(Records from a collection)
———

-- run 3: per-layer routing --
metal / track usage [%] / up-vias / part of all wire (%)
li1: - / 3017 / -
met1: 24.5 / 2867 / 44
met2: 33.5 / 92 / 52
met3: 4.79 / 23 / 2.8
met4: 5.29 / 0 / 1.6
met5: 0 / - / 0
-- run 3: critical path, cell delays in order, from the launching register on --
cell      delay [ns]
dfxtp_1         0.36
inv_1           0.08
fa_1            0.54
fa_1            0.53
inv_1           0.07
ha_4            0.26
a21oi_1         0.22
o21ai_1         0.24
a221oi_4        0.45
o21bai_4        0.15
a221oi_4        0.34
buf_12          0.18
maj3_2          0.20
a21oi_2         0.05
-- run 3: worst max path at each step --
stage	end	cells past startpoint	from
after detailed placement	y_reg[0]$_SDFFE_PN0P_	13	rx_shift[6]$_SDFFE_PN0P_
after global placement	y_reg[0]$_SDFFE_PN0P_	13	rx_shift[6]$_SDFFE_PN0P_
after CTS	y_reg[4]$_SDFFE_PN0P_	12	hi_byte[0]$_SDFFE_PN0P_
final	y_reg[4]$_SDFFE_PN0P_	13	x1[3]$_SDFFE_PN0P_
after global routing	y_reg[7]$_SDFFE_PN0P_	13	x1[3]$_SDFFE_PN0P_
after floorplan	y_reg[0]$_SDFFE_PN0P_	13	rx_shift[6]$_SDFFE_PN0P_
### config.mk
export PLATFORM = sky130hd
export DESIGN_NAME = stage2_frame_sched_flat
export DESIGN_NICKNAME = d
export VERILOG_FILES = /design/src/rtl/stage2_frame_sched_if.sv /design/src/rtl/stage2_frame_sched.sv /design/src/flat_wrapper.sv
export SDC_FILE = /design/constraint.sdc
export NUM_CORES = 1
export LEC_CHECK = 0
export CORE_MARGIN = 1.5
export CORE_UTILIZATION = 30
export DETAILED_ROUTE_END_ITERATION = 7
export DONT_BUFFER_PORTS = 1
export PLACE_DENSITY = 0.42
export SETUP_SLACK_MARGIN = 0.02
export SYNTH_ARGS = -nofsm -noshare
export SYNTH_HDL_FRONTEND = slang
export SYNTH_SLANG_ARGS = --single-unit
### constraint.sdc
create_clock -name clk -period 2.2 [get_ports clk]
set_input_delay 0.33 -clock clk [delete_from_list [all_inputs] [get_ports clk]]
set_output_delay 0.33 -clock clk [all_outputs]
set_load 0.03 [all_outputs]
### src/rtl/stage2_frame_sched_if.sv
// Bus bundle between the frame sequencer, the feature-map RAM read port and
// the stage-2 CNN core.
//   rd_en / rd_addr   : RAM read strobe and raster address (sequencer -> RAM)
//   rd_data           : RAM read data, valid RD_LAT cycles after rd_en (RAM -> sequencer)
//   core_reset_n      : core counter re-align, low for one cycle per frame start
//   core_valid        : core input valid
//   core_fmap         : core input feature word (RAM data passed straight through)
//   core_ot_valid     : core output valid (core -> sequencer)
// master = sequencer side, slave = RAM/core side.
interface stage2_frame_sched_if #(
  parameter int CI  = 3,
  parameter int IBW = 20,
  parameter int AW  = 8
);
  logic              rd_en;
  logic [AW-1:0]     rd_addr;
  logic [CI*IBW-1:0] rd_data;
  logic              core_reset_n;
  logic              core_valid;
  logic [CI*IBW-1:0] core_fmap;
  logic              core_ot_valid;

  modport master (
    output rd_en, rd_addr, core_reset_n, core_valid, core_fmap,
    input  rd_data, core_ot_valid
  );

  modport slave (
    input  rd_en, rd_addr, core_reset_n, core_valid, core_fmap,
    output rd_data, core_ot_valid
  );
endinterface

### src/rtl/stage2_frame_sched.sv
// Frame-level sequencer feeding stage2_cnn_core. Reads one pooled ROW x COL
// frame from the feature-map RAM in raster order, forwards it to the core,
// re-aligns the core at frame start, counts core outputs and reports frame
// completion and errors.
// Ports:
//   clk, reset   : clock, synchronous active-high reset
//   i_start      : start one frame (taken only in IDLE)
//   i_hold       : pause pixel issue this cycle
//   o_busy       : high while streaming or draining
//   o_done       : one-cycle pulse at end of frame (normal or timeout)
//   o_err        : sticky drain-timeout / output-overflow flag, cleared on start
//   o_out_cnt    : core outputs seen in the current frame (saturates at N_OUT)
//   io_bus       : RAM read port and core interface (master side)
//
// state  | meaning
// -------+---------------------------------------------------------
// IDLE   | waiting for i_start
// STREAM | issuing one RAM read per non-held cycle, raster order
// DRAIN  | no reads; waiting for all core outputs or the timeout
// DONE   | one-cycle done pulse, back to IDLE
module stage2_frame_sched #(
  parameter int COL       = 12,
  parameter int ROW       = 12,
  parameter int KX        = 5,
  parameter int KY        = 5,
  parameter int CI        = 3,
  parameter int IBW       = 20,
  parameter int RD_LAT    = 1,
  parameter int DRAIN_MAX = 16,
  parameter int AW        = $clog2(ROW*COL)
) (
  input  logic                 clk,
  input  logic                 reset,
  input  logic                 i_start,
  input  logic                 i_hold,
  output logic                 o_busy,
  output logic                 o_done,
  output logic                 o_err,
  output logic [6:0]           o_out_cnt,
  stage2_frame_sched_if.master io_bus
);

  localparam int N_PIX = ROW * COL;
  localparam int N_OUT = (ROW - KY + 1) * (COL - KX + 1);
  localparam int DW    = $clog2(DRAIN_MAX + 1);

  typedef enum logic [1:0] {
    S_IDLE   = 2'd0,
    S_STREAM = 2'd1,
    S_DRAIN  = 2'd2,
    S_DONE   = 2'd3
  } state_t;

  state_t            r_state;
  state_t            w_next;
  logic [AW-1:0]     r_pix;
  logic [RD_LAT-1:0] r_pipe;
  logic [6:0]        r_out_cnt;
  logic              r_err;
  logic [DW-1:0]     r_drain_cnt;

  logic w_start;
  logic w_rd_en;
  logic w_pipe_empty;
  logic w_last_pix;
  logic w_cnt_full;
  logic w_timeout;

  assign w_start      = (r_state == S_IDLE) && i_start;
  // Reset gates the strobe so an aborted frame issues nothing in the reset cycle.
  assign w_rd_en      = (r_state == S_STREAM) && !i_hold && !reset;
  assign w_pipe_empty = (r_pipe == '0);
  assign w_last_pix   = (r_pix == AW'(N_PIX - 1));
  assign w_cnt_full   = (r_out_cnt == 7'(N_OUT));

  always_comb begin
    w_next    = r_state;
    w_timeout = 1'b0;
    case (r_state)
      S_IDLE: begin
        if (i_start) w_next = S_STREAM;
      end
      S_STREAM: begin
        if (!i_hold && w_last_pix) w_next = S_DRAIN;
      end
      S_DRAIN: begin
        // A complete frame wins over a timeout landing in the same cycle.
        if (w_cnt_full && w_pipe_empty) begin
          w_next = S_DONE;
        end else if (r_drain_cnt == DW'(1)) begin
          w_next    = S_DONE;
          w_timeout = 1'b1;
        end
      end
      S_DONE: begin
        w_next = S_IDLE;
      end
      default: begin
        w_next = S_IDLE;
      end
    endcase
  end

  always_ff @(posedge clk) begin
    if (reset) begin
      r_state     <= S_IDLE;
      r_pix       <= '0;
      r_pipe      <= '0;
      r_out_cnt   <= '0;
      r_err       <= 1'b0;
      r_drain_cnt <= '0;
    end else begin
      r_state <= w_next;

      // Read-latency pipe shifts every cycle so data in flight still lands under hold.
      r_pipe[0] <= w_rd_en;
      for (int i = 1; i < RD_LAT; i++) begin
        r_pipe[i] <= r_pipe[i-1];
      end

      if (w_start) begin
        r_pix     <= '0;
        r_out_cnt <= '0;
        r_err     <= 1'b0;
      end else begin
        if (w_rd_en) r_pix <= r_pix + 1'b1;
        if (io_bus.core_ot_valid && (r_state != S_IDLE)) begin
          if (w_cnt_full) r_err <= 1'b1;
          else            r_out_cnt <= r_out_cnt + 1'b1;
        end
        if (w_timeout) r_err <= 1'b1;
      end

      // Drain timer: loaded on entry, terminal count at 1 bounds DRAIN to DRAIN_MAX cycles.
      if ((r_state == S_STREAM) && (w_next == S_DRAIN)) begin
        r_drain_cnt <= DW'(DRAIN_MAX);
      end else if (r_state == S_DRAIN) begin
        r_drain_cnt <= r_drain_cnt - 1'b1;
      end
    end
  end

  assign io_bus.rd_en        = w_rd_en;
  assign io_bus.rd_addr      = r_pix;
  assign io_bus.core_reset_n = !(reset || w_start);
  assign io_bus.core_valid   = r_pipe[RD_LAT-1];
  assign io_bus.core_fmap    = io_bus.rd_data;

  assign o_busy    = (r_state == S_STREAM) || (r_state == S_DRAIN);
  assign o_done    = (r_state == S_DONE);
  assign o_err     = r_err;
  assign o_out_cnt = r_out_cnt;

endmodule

———

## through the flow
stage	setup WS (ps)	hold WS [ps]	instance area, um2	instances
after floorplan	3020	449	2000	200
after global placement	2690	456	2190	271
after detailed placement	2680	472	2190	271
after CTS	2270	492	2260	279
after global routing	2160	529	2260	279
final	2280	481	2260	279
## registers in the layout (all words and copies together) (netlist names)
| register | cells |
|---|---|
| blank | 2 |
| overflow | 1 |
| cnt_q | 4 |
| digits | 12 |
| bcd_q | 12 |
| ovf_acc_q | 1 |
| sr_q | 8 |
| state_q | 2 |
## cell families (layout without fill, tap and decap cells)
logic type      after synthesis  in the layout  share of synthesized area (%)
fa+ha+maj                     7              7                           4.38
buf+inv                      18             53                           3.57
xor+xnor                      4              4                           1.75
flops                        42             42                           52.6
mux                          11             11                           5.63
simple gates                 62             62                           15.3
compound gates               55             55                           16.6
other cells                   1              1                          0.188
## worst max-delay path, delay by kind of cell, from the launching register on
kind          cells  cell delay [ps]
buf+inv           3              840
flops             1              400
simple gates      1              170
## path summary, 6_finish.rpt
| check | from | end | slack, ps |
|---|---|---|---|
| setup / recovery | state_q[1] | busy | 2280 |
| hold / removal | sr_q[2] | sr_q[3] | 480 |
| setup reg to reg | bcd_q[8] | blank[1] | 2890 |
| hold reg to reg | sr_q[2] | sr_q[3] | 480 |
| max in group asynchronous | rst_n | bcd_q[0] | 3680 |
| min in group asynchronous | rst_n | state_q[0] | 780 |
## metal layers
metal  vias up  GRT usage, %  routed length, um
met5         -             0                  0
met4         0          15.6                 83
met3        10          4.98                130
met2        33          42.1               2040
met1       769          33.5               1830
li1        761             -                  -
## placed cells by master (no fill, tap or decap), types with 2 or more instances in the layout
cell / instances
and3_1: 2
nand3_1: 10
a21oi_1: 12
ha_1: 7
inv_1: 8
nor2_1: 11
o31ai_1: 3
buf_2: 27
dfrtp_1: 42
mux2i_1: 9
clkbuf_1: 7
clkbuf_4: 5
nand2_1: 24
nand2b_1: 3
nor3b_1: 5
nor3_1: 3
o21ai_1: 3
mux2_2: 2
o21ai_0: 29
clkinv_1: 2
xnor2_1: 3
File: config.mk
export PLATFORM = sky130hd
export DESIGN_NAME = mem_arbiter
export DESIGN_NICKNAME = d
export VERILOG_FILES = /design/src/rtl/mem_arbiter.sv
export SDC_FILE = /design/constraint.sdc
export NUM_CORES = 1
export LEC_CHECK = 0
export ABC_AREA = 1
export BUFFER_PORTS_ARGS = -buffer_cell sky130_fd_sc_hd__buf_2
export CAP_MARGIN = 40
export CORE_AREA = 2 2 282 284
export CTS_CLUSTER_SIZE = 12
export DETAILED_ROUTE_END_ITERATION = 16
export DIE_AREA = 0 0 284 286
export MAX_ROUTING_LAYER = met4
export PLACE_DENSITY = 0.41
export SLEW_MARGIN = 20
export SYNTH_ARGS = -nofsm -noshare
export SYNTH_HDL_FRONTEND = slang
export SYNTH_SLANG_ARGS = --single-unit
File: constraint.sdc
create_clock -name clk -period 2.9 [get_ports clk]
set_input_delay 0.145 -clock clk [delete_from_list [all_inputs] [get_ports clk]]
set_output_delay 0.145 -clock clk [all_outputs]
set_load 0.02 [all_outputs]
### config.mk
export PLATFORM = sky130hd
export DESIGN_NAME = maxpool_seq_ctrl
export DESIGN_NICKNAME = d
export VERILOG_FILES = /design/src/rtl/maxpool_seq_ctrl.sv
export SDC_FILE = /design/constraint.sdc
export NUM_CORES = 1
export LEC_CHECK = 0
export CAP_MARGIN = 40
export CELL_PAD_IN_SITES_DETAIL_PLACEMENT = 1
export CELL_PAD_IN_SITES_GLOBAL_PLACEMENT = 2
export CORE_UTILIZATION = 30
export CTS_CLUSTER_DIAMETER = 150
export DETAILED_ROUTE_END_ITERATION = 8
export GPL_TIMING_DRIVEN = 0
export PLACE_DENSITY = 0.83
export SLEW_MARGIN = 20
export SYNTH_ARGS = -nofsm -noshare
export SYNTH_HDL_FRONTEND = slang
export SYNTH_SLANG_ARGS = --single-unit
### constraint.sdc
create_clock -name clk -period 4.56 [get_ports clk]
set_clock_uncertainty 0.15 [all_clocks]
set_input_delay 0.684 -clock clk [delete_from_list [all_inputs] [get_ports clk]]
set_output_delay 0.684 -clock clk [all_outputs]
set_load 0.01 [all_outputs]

———

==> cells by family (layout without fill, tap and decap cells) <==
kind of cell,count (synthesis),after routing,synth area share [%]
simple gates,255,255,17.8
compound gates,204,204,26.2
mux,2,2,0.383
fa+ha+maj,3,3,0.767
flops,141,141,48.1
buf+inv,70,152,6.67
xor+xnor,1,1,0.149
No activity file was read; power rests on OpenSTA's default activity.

———

_The problem_
What lines above mention "kind"? Copy each one.

_Exercise result_
## worst max-delay path, delay by kind of cell, from the launching register on
kind          cells  cell delay [ps]
kind of cell,count (synthesis),after routing,synth area share [%]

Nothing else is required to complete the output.